▸ **TASK TO COMPLETE**: Below are the records; copy exactly the stretch from the line containing "SEQ_AREA_UM2=2500" through the line containing "POST_SYNTHESIS_INSTANCE_AREA_UM2=6620", both ends included, and nothing else.

══════

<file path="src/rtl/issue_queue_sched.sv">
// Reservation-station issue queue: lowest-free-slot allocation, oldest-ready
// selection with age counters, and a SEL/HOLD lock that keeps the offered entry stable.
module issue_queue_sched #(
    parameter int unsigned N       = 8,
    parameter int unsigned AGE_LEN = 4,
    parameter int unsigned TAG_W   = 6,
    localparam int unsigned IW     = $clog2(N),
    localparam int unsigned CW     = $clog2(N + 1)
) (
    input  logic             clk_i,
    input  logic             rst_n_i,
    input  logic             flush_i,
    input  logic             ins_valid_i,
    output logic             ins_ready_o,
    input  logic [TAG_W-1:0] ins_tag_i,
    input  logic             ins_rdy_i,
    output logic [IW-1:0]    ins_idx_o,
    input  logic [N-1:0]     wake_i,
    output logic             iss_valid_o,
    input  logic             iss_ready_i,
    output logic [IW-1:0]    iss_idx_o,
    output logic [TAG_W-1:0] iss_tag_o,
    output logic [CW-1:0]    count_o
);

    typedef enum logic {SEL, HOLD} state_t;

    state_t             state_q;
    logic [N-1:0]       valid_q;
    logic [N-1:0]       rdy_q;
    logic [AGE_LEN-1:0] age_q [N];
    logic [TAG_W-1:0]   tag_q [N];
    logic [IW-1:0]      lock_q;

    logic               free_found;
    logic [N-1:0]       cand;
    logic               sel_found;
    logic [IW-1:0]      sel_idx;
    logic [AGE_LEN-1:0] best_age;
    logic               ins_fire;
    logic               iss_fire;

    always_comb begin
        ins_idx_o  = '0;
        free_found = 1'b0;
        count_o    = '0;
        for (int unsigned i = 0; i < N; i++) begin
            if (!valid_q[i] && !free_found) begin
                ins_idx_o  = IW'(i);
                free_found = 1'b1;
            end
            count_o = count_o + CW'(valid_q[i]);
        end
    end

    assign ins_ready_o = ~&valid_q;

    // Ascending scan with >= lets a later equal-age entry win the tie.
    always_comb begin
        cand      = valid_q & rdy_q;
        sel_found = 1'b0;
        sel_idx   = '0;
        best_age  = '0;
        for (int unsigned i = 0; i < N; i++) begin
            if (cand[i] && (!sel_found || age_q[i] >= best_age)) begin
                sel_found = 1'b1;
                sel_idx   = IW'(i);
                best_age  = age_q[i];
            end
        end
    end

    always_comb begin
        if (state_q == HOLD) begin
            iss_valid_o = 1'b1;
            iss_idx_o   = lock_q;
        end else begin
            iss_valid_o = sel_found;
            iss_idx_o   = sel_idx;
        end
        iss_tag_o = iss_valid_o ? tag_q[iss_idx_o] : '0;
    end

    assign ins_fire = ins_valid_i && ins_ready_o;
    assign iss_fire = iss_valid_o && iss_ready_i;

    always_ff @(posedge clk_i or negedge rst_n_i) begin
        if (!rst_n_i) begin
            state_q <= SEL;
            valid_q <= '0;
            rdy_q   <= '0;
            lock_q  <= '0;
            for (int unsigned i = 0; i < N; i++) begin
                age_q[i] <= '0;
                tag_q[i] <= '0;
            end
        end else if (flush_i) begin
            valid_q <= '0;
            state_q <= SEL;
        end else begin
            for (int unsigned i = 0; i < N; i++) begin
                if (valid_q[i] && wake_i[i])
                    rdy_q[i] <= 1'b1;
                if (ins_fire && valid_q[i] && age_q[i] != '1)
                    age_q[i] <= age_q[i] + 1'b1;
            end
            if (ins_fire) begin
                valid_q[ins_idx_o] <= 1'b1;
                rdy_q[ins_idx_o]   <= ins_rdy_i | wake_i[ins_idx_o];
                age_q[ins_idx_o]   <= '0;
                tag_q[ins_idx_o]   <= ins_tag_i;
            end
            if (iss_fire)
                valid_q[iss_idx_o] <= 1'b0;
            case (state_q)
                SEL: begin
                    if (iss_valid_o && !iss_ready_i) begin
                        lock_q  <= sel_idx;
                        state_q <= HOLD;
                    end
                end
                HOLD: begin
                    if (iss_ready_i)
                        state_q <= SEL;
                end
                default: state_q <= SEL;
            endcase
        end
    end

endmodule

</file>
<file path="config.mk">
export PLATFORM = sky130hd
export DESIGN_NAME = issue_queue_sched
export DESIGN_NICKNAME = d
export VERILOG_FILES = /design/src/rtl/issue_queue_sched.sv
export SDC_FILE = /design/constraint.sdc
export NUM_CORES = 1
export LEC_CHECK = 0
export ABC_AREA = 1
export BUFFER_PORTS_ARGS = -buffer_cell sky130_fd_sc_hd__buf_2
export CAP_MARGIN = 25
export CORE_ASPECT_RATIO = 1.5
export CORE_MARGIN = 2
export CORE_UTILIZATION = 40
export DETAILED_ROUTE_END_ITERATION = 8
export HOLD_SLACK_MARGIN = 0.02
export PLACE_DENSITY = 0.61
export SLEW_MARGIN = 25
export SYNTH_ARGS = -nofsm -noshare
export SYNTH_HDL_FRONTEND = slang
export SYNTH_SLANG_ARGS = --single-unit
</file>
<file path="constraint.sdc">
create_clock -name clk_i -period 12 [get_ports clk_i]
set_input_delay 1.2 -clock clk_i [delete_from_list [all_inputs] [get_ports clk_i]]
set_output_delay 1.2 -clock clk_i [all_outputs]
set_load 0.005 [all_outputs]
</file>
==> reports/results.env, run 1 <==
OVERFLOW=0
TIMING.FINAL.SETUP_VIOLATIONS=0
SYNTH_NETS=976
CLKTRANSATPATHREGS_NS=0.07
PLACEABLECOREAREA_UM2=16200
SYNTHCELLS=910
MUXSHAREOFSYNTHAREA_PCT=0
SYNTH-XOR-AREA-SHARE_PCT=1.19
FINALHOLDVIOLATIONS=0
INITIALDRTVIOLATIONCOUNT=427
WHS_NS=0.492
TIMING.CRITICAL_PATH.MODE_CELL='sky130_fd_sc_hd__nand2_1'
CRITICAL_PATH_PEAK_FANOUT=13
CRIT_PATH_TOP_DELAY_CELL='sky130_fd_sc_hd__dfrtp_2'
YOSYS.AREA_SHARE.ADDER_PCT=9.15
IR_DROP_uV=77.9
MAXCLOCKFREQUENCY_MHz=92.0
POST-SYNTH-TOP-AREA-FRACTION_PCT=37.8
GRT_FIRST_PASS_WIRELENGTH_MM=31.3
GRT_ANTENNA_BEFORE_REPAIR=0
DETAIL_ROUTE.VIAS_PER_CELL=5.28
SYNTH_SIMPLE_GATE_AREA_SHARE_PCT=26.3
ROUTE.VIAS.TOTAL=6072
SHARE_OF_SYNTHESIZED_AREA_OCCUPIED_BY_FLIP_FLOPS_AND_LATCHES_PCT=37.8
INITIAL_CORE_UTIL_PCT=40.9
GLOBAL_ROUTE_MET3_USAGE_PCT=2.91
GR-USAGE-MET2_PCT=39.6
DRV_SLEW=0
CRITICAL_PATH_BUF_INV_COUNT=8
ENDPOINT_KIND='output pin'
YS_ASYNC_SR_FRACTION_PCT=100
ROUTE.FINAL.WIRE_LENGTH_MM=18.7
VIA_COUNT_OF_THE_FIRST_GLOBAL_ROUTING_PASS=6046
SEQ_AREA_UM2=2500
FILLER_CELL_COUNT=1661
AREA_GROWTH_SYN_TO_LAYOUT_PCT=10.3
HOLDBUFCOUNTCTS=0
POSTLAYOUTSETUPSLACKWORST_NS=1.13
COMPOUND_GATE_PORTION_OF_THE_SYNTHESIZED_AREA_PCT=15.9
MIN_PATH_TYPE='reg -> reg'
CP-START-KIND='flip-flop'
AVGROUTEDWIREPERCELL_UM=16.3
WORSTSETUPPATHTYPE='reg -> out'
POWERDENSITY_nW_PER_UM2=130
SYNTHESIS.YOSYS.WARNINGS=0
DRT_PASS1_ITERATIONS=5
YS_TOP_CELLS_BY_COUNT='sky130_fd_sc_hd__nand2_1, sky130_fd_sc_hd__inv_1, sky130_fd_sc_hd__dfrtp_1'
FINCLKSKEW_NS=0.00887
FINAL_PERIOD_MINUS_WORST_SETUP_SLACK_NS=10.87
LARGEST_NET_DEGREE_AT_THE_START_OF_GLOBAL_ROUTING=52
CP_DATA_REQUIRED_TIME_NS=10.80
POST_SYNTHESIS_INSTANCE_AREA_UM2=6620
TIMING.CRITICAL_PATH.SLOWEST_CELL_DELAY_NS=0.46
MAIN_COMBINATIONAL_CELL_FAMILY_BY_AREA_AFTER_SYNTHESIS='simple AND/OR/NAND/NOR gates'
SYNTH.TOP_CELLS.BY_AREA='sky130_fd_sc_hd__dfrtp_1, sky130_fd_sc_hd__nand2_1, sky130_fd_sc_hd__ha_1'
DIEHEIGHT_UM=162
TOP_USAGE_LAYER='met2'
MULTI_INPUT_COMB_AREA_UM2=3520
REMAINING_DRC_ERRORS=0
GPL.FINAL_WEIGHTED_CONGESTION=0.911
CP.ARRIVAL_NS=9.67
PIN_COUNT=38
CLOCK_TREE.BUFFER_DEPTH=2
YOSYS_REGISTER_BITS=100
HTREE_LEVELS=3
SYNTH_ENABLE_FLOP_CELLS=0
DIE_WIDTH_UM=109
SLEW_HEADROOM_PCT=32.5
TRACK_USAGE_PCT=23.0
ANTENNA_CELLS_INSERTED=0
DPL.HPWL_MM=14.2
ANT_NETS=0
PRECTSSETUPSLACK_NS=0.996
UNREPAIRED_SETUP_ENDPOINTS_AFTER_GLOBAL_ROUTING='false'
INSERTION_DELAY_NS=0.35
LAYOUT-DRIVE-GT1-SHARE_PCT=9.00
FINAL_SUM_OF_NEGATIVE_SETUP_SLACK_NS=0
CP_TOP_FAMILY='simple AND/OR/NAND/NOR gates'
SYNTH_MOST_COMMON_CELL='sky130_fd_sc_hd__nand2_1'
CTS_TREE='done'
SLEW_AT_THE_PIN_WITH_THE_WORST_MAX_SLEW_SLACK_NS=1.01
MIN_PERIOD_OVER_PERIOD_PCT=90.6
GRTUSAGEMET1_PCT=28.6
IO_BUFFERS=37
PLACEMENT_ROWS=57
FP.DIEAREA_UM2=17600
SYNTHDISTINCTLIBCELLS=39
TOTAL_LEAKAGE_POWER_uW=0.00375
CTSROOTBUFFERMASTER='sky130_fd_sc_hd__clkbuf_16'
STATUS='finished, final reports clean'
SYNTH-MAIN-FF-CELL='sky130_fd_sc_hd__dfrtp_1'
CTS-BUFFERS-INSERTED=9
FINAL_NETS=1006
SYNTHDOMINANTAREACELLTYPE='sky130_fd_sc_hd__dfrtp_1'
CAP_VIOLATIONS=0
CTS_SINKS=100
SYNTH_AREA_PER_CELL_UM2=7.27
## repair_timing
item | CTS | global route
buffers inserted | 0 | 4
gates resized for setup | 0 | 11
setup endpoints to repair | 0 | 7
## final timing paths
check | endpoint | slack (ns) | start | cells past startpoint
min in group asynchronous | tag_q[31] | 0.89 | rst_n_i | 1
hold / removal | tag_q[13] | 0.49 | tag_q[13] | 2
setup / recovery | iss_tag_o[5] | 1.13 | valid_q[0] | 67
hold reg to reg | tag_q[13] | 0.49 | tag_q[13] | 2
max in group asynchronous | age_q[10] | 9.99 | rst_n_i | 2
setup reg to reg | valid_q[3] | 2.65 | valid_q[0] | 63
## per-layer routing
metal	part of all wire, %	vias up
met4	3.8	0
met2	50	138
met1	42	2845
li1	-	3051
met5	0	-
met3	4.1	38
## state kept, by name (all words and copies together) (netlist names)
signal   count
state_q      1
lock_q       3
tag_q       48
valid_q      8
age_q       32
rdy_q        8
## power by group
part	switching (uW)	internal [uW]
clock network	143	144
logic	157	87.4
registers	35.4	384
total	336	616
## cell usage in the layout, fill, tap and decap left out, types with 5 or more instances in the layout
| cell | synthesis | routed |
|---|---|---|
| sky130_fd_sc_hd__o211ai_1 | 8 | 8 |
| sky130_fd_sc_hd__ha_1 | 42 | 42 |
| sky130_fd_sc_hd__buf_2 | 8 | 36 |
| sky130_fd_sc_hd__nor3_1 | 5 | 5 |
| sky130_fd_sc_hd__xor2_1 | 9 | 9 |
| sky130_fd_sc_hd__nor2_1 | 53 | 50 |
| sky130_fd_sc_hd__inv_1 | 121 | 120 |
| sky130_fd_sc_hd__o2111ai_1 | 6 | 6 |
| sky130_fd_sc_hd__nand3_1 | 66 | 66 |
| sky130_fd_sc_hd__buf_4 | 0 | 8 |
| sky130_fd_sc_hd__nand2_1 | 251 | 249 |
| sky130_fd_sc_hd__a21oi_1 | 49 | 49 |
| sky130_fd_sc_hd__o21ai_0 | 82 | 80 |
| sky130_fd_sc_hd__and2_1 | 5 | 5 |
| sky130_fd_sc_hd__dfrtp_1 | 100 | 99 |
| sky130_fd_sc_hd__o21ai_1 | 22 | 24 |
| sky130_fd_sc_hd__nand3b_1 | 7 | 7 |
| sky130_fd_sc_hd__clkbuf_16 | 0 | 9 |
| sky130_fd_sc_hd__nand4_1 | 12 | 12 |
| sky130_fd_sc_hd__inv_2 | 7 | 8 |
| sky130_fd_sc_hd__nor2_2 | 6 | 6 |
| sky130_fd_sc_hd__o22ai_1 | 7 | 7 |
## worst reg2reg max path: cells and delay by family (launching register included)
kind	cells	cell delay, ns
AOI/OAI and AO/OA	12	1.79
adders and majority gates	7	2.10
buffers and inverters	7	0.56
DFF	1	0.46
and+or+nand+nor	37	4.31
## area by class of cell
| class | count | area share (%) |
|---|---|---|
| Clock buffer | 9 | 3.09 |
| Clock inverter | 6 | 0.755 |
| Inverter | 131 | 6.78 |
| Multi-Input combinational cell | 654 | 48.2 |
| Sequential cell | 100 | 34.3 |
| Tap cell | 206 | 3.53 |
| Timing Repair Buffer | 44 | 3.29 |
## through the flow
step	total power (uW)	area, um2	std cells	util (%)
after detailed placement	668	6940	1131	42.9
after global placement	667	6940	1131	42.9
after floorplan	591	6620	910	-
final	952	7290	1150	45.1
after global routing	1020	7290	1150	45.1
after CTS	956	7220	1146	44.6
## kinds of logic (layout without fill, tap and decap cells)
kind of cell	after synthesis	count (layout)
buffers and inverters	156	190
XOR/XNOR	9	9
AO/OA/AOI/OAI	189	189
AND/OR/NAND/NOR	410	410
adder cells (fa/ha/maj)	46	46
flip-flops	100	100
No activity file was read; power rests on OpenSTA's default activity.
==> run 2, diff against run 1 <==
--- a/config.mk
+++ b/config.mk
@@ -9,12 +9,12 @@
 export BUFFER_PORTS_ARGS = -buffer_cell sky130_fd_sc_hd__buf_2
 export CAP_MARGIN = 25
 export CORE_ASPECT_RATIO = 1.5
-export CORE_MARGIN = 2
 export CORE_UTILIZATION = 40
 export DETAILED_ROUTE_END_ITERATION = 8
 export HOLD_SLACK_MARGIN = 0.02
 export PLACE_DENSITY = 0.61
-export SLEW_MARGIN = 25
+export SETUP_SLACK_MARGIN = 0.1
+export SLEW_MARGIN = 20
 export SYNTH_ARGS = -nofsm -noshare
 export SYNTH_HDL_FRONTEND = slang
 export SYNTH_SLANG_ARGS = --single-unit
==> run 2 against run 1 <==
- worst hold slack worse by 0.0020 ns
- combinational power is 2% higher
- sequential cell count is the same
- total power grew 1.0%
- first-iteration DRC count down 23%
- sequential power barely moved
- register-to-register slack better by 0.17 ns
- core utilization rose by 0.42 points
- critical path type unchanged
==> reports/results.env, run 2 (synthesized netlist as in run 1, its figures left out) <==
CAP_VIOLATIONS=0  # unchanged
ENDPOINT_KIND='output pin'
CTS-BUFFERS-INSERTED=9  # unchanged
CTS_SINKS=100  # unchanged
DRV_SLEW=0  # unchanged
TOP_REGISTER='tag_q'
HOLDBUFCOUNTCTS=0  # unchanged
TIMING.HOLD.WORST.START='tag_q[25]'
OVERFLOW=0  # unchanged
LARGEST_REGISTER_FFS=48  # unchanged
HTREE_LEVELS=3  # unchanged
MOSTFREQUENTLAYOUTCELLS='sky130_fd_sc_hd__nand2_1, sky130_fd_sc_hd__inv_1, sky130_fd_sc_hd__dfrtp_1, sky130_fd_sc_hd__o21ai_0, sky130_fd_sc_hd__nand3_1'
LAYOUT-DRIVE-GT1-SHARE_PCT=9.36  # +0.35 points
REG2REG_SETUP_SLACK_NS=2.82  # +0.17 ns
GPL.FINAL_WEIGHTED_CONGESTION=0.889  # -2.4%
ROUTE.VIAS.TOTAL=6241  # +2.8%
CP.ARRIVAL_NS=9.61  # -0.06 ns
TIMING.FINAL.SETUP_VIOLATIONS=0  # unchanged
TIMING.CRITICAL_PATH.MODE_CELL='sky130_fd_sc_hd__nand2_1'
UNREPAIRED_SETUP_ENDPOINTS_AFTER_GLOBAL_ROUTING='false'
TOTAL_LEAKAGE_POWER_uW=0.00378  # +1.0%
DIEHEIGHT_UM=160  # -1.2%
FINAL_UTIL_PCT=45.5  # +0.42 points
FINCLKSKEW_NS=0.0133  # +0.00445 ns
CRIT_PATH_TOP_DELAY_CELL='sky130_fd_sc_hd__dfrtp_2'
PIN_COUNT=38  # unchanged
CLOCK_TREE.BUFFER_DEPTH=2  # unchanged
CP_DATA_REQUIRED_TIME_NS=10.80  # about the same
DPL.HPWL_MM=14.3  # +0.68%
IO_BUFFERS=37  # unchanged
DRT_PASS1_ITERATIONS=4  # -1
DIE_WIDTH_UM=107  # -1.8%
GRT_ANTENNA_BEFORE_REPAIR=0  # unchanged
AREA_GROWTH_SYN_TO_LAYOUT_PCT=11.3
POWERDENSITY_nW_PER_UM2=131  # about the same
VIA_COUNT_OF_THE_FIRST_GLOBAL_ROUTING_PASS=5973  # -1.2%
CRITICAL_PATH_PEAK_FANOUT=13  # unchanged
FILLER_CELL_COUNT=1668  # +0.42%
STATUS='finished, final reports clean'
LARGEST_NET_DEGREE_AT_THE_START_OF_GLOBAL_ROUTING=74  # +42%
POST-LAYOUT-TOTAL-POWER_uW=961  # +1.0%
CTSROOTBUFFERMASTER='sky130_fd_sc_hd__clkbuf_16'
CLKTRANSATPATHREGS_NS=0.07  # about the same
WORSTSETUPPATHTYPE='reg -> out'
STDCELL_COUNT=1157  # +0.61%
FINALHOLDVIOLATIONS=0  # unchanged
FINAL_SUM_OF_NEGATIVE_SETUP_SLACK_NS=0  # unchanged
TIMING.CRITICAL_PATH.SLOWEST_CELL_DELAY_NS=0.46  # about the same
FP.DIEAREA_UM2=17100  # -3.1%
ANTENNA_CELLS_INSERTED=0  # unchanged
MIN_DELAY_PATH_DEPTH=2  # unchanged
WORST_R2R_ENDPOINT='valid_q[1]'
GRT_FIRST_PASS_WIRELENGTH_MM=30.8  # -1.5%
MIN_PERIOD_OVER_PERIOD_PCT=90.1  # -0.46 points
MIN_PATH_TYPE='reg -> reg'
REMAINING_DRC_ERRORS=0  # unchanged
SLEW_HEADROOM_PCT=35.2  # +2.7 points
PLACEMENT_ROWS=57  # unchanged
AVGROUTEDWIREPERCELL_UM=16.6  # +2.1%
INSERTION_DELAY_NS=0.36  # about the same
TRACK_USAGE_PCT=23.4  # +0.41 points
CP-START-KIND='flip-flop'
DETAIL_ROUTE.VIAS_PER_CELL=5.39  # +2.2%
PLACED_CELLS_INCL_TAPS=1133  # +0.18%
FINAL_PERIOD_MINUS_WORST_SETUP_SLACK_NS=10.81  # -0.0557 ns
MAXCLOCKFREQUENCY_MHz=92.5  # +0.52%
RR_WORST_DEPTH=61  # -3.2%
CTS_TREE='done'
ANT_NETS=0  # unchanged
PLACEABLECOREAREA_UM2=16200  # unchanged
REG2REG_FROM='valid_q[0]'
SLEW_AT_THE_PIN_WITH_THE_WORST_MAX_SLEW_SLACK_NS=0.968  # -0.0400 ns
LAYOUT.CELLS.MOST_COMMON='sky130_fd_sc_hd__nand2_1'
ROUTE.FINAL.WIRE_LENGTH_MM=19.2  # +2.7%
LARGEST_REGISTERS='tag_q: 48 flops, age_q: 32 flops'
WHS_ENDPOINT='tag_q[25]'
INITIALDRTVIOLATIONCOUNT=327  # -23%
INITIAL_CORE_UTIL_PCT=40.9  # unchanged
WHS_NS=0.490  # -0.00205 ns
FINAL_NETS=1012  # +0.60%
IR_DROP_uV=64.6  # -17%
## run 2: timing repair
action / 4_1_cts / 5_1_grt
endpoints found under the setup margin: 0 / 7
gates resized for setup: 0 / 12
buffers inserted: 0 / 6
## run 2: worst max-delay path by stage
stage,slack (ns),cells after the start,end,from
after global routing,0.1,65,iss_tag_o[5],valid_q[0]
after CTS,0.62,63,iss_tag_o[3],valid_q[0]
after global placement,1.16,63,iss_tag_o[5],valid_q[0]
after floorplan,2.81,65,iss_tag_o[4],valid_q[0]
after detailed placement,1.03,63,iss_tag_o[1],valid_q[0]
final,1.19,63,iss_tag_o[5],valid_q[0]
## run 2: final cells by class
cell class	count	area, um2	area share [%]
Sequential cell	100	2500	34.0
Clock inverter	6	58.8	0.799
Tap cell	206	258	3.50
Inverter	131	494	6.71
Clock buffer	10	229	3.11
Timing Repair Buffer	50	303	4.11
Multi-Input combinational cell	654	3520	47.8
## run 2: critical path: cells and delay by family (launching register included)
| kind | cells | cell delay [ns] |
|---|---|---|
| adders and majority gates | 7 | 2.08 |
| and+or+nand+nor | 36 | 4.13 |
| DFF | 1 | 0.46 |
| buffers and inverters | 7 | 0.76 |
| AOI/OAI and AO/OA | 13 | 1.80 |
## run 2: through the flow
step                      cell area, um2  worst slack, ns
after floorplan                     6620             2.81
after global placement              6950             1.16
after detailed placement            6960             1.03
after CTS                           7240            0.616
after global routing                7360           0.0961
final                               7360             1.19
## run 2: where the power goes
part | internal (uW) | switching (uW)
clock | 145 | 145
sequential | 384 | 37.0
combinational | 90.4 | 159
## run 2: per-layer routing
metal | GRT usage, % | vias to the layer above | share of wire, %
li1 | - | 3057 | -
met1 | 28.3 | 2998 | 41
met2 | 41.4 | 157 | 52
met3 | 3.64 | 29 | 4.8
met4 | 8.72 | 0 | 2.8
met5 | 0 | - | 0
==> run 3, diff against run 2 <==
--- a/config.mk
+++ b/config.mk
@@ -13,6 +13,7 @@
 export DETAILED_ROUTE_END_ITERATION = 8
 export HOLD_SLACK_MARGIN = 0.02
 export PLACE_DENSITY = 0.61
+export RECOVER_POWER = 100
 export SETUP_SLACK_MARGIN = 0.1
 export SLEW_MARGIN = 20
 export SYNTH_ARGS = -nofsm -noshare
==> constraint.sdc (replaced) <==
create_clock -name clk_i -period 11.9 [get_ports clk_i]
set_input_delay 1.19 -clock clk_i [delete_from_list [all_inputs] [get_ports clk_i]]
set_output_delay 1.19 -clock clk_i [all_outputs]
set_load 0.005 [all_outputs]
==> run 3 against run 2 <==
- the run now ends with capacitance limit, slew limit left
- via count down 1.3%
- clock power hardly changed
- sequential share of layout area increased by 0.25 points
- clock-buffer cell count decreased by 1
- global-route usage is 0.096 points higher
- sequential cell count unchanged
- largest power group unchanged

══════

▸ **RESULT OF THE TASK**:
SEQ_AREA_UM2=2500
FILLER_CELL_COUNT=1661
AREA_GROWTH_SYN_TO_LAYOUT_PCT=10.3
HOLDBUFCOUNTCTS=0
POSTLAYOUTSETUPSLACKWORST_NS=1.13
COMPOUND_GATE_PORTION_OF_THE_SYNTHESIZED_AREA_PCT=15.9
MIN_PATH_TYPE='reg -> reg'
CP-START-KIND='flip-flop'
AVGROUTEDWIREPERCELL_UM=16.3
WORSTSETUPPATHTYPE='reg -> out'
POWERDENSITY_nW_PER_UM2=130
SYNTHESIS.YOSYS.WARNINGS=0
DRT_PASS1_ITERATIONS=5
YS_TOP_CELLS_BY_COUNT='sky130_fd_sc_hd__nand2_1, sky130_fd_sc_hd__inv_1, sky130_fd_sc_hd__dfrtp_1'
FINCLKSKEW_NS=0.00887
FINAL_PERIOD_MINUS_WORST_SETUP_SLACK_NS=10.87
LARGEST_NET_DEGREE_AT_THE_START_OF_GLOBAL_ROUTING=52
CP_DATA_REQUIRED_TIME_NS=10.80
POST_SYNTHESIS_INSTANCE_AREA_UM2=6620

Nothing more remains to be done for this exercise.